The findings also suggest that vaccinating pregnant women might protect their unborn babies, as well, the researchers said — and it’s worth studying the possibility. Pregnant women are advised to get influenza vaccines to protect both themselves and their babies.

Newborn specialist Dr. Dustin Flannery of Children’s Hospital of Philadelphia and colleagues studied more than 1,400 mothers and newborns. They found that protective IgG antibodies were transferred across the placenta in 72 out of 83 infected or previously infected pregnant women they studied.

None of the babies of infected mothers developed coronavirus infection. And 60% of the women who had antibodies to coronavirus had no symptoms, the researchers reported.

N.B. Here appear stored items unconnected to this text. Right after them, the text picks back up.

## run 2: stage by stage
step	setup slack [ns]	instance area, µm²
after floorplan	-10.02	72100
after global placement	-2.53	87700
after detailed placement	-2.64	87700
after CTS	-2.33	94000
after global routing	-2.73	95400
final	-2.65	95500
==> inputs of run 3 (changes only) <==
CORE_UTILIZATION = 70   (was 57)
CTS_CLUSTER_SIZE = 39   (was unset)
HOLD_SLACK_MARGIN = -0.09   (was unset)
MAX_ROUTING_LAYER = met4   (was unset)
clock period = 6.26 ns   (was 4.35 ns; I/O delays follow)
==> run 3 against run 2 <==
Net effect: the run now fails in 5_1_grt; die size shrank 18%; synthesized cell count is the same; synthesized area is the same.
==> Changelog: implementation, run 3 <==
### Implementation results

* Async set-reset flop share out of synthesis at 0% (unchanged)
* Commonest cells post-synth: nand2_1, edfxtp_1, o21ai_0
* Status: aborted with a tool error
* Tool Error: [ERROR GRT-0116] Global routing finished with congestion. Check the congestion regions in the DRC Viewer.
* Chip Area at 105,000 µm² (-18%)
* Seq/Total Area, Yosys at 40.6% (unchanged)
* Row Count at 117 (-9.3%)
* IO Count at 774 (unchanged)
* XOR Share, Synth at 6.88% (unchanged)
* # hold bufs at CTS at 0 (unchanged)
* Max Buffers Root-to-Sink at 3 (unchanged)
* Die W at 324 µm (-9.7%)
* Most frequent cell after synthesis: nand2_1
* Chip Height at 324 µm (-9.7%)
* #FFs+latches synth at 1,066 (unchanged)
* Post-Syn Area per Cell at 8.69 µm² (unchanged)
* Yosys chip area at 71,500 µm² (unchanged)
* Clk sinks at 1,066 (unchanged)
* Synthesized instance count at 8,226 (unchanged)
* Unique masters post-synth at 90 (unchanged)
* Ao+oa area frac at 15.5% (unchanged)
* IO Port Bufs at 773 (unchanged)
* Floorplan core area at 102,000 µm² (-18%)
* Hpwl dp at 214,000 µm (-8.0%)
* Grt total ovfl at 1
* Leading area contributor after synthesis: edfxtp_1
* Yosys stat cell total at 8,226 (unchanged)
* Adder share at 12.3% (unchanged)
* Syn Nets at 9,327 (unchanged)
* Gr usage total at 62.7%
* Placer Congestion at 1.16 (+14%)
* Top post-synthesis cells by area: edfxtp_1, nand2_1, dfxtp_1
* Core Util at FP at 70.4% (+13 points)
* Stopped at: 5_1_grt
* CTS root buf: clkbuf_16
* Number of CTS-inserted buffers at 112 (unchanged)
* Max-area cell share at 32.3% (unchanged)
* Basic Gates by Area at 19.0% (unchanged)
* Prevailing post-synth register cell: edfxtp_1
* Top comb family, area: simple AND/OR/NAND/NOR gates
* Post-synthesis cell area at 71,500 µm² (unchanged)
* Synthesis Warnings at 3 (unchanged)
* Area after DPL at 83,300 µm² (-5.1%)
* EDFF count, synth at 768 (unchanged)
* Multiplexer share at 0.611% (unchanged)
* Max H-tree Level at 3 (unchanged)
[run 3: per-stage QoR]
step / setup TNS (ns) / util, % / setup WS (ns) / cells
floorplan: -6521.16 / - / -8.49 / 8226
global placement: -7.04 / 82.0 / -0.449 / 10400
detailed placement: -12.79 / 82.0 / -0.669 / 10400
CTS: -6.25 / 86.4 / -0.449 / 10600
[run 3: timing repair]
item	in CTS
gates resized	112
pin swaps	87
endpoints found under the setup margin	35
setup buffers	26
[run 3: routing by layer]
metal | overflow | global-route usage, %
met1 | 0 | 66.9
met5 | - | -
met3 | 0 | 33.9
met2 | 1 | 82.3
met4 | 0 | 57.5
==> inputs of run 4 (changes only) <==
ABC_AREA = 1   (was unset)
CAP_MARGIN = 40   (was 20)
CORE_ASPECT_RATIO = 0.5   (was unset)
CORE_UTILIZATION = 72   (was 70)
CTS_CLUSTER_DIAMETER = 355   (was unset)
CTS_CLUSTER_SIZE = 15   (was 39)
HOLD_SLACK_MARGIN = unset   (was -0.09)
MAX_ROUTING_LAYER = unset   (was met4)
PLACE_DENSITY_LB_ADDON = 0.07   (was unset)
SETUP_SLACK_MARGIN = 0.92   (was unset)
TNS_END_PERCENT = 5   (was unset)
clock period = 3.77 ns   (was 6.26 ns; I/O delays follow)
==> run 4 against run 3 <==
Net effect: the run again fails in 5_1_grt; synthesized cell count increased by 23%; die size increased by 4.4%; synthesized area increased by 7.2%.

“Could maternal antibodies help delay the onset of infection or protect the infant from becoming infected, having severe disease, or dying of COVID-19?” asked Dr. Flor Munoz, a molecular virologist at the Baylor College of Medicine, who was not involved in the research.

Newborns are vulnerable to infection, and any protection would be welcome, Munoz wrote in an accompanying commentary. But it’s also known that antibodies against other viruses, such as influenza or tetanus, wear off quickly when passed from mother to infant during pregnancy, so it would be important to study when and how to vaccinate infants, Munoz said.

The US Centers for Disease Control and Prevention recommends immunizing babies against the flu at six months, for instance, even if the mothers were vaccinated during pregnancy.

“To what extent can antibodies transferred through breast milk protect lactating newborns?” Munoz asked.

“Should infants be vaccinated regardless of maternal infection, and if so, what is the best timing to initiate infant vaccines? Is there a potential detrimental effect of maternal antibodies on infant responses to active immunization? And what would be the optimal vaccine and vaccination regimen for infants, considering their risk and unique immunologic needs?”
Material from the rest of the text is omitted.